===== config.mk =====
export PLATFORM = sky130hd
export DESIGN_NAME = dhm_ctrl
export DESIGN_NICKNAME = d
export VERILOG_FILES = /design/src/rtl/dhm_pkg.sv /design/src/rtl/dhm_ctrl.sv
export SDC_FILE = /design/constraint.sdc
export NUM_CORES = 1
export LEC_CHECK = 0
export ABC_CLOCK_PERIOD_IN_PS = 1700
export BUFFER_PORTS_ARGS = -buffer_cell sky130_fd_sc_hd__clkbuf_2
export CORE_AREA = 2 2 39 41
export CTS_BUF_LIST = sky130_fd_sc_hd__clkbuf_8
export DETAILED_ROUTE_END_ITERATION = 6
export DIE_AREA = 0 0 41 43
export GPL_ROUTABILITY_DRIVEN = 0
export PLACE_DENSITY = 0.53
export SYNTH_ARGS = -nofsm -noshare
export SYNTH_HDL_FRONTEND = slang
export SYNTH_SLANG_ARGS = --single-unit

===== constraint.sdc =====
create_clock -name aclk -period 1.7 [get_ports aclk]
set_clock_uncertainty 0.05 [all_clocks]
set_input_delay 0.34 -clock aclk [delete_from_list [all_inputs] [get_ports aclk]]
set_output_delay 0.34 -clock aclk [all_outputs]
set_load 0.01 [all_outputs]

===== src/rtl/dhm_pkg.sv =====
// Shared types and constants for the degree histogram merge block.
// Holds the controller state type and the command and status structs.
// No dependencies.
`default_nettype none

package dhm_pkg;

    localparam int IN_DEGREE_W = 20;
    localparam int COUNT_W     = 24;
    localparam int RIDX_W      = 8;
    localparam int OUT_IDX_W   = 8;
    localparam int TOTAL_W     = 32;
    localparam int FRAC_BITS   = 8;
    localparam int AVG_W       = 40;
    localparam int RUNS_W      = 16;
    localparam logic [RUNS_W-1:0] RUNS_RESET = 16'd1;

    localparam logic REQ_ADD  = 1'b0;
    localparam logic REQ_READ = 1'b1;

    typedef enum logic [3:0] {
        ST_IDLE,
        ST_SCAN,
        ST_UPDATE,
        ST_APPEND,
        ST_DROP,
        ST_RD_ISSUE,
        ST_RD_TAKE,
        ST_DIV_START,
        ST_DIV_WAIT,
        ST_OUT
    } ctrl_state_t;

    typedef struct packed {
        logic load;
        logic scan;
        logic update;
        logic append;
        logic drop;
        logic rd_issue;
        logic rd_take;
        logic div_start;
        logic out_load;
    } dhm_cmd_t;

    typedef struct packed {
        logic hit;
        logic scan_done;
        logic full;
        logic div_busy;
        logic out_free;
    } dhm_status_t;

endpackage

`default_nettype wire


===== src/rtl/dhm_ctrl.sv =====
// Controller state machine: sequences scan, update, read, divide and output.
// Uses dhm_pkg command and status structs.
`default_nettype none

module dhm_ctrl (
    input  wire logic                  aclk,
    input  wire logic                  aresetn,
    input  wire logic                  s_valid,
    input  wire logic                  s_req_type,
    output logic                       s_ready,
    input  wire dhm_pkg::dhm_status_t  status,
    output dhm_pkg::dhm_cmd_t          cmd
);

    dhm_pkg::ctrl_state_t state_reg;
    dhm_pkg::ctrl_state_t state_next;

    always_ff @(posedge aclk) begin
        if (!aresetn) begin
            state_reg <= dhm_pkg::ST_IDLE;
        end else begin
            state_reg <= state_next;
        end
    end

    always_comb begin
        state_next = state_reg;
        case (state_reg)
            dhm_pkg::ST_IDLE: begin
                if (s_valid) begin
                    state_next = (s_req_type == dhm_pkg::REQ_READ) ?
                                 dhm_pkg::ST_RD_ISSUE : dhm_pkg::ST_SCAN;
                end
            end
            dhm_pkg::ST_SCAN: begin
                if (status.hit) begin
                    state_next = dhm_pkg::ST_UPDATE;
                end else if (status.scan_done) begin
                    state_next = status.full ? dhm_pkg::ST_DROP : dhm_pkg::ST_APPEND;
                end
            end
            dhm_pkg::ST_UPDATE, dhm_pkg::ST_APPEND, dhm_pkg::ST_DROP,
            dhm_pkg::ST_RD_TAKE: begin
                state_next = dhm_pkg::ST_DIV_START;
            end
            dhm_pkg::ST_RD_ISSUE: begin
                state_next = dhm_pkg::ST_RD_TAKE;
            end
            dhm_pkg::ST_DIV_START: begin
                state_next = dhm_pkg::ST_DIV_WAIT;
            end
            dhm_pkg::ST_DIV_WAIT: begin
                if (!status.div_busy) begin
                    state_next = dhm_pkg::ST_OUT;
                end
            end
            dhm_pkg::ST_OUT: begin
                if (status.out_free) begin
                    state_next = dhm_pkg::ST_IDLE;
                end
            end
            default: begin
                state_next = dhm_pkg::ST_IDLE;
            end
        endcase
    end

    always_comb begin
        cmd       = '0;
        s_ready   = 1'b0;
        case (state_reg)
            dhm_pkg::ST_IDLE: begin
                s_ready  = 1'b1;
                cmd.load = s_valid;
            end
            dhm_pkg::ST_SCAN:      cmd.scan      = 1'b1;
            dhm_pkg::ST_UPDATE:    cmd.update    = 1'b1;
            dhm_pkg::ST_APPEND:    cmd.append    = 1'b1;
            dhm_pkg::ST_DROP:      cmd.drop      = 1'b1;
            dhm_pkg::ST_RD_ISSUE:  cmd.rd_issue  = 1'b1;
            dhm_pkg::ST_RD_TAKE:   cmd.rd_take   = 1'b1;
            dhm_pkg::ST_DIV_START: cmd.div_start = 1'b1;
            dhm_pkg::ST_DIV_WAIT:  cmd       = '0;
            dhm_pkg::ST_OUT:       cmd.out_load  = status.out_free;
            default:               cmd       = '0;
        endcase
    end

endmodule

`default_nettype wire


==> flow_metrics.tcl <==
set metrics [dict create \
    reg2reg_slack_ns 0.25 \
    status "finished, final reports clean" \
    area_growth_pct 34.4 \
    path_class "reg -> out" \
    yosysWarnings 0 \
    post_cts_buffers 0 \
    synth_top_area_share_pct 19.8 \
    r2r_cells 4 \
    drt_iter0_markers 7 \
    synth.distinct_cells 27 \
    drive_gt1_share_pct 45.7 \
    setup_viol 0 \
    leakage_nw 0.247 \
    endpoint_kind "primary output" \
    synth.largest_area_cell "dfxtp_1" \
    die_area_um2 1760 \
    period_minus_slack_ns 1.61 \
    ant_nets 0 \
    slew_viol_final 0 \
    cts_sinks 4 \
    synth-compound-area-share_pct 21.1 \
    overflow 0 \
    clkLatencyLatePin_ns 0.21 \
    grt_use_total_pct 12.2 \
    ir_drop_mv 0.534 \
    maxCapViolCount 0 \
    worst_pin_slew_ns 0.313 \
    synth_mux_area_share_pct 2.48 \
    antenna_found_initial 0 \
    vias 432 \
    grt_max_degree 16 \
    whs_path_depth 3 \
    wl_um 1000 \
    worstPathArrival_ns 1.22 \
    drtPass1Iterations 4 \
    cp_max_fo 8 \
    holdPathEnd "state_reg[0]" \
    syn_area_um2 404 \
    cts_buffers 3 \
    clock.fmax_mhz 622 \
    synth.ff_latch_count 4 \
    netlist_instances 52 \
    worstHoldStart "aresetn" \
    start_util_pct 29.2 \
    reg2reg_to "state_reg[1]" \
    io-pin-count 19 \
    seq_area_frac_synth_pct 19.8 \
    largest_reg_flops 4 \
    final_nets 81 \
    r2r_start "state_reg[2]" \
    cts_root_buf "clkbuf_8" \
    synthXorXnorAreaFrac_pct 0 \
    grt_pass1_vias 340 \
    hp-class "in -> reg" \
    placementRows 14 \
    viasPerCell 5.02 \
    synth.area.top_cells "dfxtp_1 (20%), a21oi_1 (6.2%), nor4b_4 (5.9%)" \
    rsz0062_at_grt "false" \
    hold_violations 0 \
    relSlewSlack_pct 79.1 \
    wl_per_cell_um 11.6 \
    synth_fa_ha_area_share_pct 0 \
    clockBufferDepth 2 \
    grt_pass1_wl_um 1460 \
    die_w_um 41 \
    tns_ns 0 \
    cts.repair.resized 3 \
    fp.dieH_um 43 \
    dp_hpwl_um 725 \
    drc 0 \
    core-area_um2 1380 \
    cts_tree "done" \
    synth_area_per_cell_um2 7.77 \
    cts.reportedPaths.clkPinSlew_ns 0.03 \
    holdWs_ns 0.361 \
    syn-num-nets 61 \
    crit_path_start_kind "register" \
    htree_levels 1 \
    io_buffers 18 \
    antenna_cells 0 \
    ctsHoldBuffers 0 \
    crit_required_ns 1.31 \
    synth_top_family_by_area "simple AND/OR/NAND/NOR gates" \
    synthSimpleGateAreaFrac_pct 46.4 \
    period_share_pct 94.5 \
    power-per-cell-area_nw_per_um2 1830 \
]
==> cells in the mapped netlist <==
cell type	instances
o21ai_2	1
or2_1	1
nor4bb_2	1
nand2_1	3
mux2i_1	1
o21a_1	1
nor4_1	2
nand2b_1	3
inv_1	1
and2b_1	1
nor2_1	6
buf_2	3
o21ai_1	1
a32oi_2	1
and2_1	1
o21ai_0	2
a31oi_1	2
and4bb_1	1
nor3_1	4
nor4b_4	1
dfxtp_1	4
nor2b_1	1
nor3b_1	1
nor2_2	1
and4b_1	1
buf_6	2
a21oi_1	5
==> worst max path at each step <==
stage	start	endpoint	cells after the start
finish	state_reg[3]	cmd[0]	3
global route	state_reg[3]	cmd[0]	3
CTS	state_reg[0]	cmd[8]	3
detailed placement	state_reg[2]	state_reg[1]	4
global placement	state_reg[0]	state_reg[2]	4
floorplan	state_reg[1]	cmd[8]	3
==> through the flow <==
stage	worst slack [ns]	util, %	instances	area (µm²)	total power [W]
2_1_floorplan	0.0752	-	52	404	0.000661
3_3_place_gp	0.153	35.5	83	492	0.000770
3_5_place_dp	0.142	35.5	83	492	0.000768
4_1_cts	0.0737	38.8	86	537	0.000982
5_1_grt	0.00993	39.2	86	543	0.00108
6_report	0.0927	39.2	86	543	0.000991
==> where the power goes <==
part / switching (W) / internal [W] / total, W
clock: 0.0000468 / 0.000151 / 0.000198
sequential: 0.000145 / 0.000142 / 0.000287
combinational: 0.000242 / 0.000265 / 0.000507
==> layout by cell type, fill, tap and decap left out, types with 2 or more instances in the layout <==
cell type  netlist  layout
buf_4            0       2
clkbuf_2         0      18
nor3_1           4       4
nand2_1          3       3
a21oi_1          5       5
nor2_1           6       6
a31oi_1          2       2
clkbuf_8         0       3
nand2b_1         3       3
dfxtp_2          0       3
o21ai_0          2       2
==> cell families (layout without fill, tap and decap cells) <==
family | Yosys count | count (layout)
multiplexers | 1 | 1
AND/OR/NAND/NOR | 28 | 28
flip-flops | 4 | 4
AO/OA/AOI/OAI | 13 | 13
buffers and inverters | 6 | 24
==> layout make-up <==
| cell class | count | area [µm²] |
|---|---|---|
| timing repair buffer | 20 | 105 |
| inverter | 1 | 3.75 |
| tap | 16 | 20.0 |
| multi-input combinational | 42 | 289 |
| clock buffer | 3 | 41.3 |
| sequential | 4 | 83.8 |
| fill | 144 | 841 |
==> critical path, cell delays in order (launching register included) <==
cell	delay [ns]
dfxtp_1	0.49
and2b_1	0.20
and4b_1	0.19
clkbuf_2	0.13
==> routing by layer <==
layer  GRT usage [%]  share of wire [%]  vias to the layer above
li1                -                  -                      226
met1            17.4                 47                      197
met2            15.6                 50                        9
met3            3.14                3.3                        0
met4            8.00                  0                        0
met5               0                  0                        -
(Power assumes the default switching activity.)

# INSTRUCTIONS FOR THE TASK:
The entries above hold the needed span. Transcribe exactly the lines from the one with "export BUFFER_PORTS_ARGS = -buffer_cell" to the one with "localparam logic [RUNS_W-1:0]", both included.

# YOUR RESPONSE:
export BUFFER_PORTS_ARGS = -buffer_cell sky130_fd_sc_hd__clkbuf_2
export CORE_AREA = 2 2 39 41
export CTS_BUF_LIST = sky130_fd_sc_hd__clkbuf_8
export DETAILED_ROUTE_END_ITERATION = 6
export DIE_AREA = 0 0 41 43
export GPL_ROUTABILITY_DRIVEN = 0
export PLACE_DENSITY = 0.53
export SYNTH_ARGS = -nofsm -noshare
export SYNTH_HDL_FRONTEND = slang
export SYNTH_SLANG_ARGS = --single-unit

===== constraint.sdc =====
create_clock -name aclk -period 1.7 [get_ports aclk]
set_clock_uncertainty 0.05 [all_clocks]
set_input_delay 0.34 -clock aclk [delete_from_list [all_inputs] [get_ports aclk]]
set_output_delay 0.34 -clock aclk [all_outputs]
set_load 0.01 [all_outputs]

===== src/rtl/dhm_pkg.sv =====
// Shared types and constants for the degree histogram merge block.
// Holds the controller state type and the command and status structs.
// No dependencies.
`default_nettype none

package dhm_pkg;

    localparam int IN_DEGREE_W = 20;
    localparam int COUNT_W     = 24;
    localparam int RIDX_W      = 8;
    localparam int OUT_IDX_W   = 8;
    localparam int TOTAL_W     = 32;
    localparam int FRAC_BITS   = 8;
    localparam int AVG_W       = 40;
    localparam int RUNS_W      = 16;
    localparam logic [RUNS_W-1:0] RUNS_RESET = 16'd1;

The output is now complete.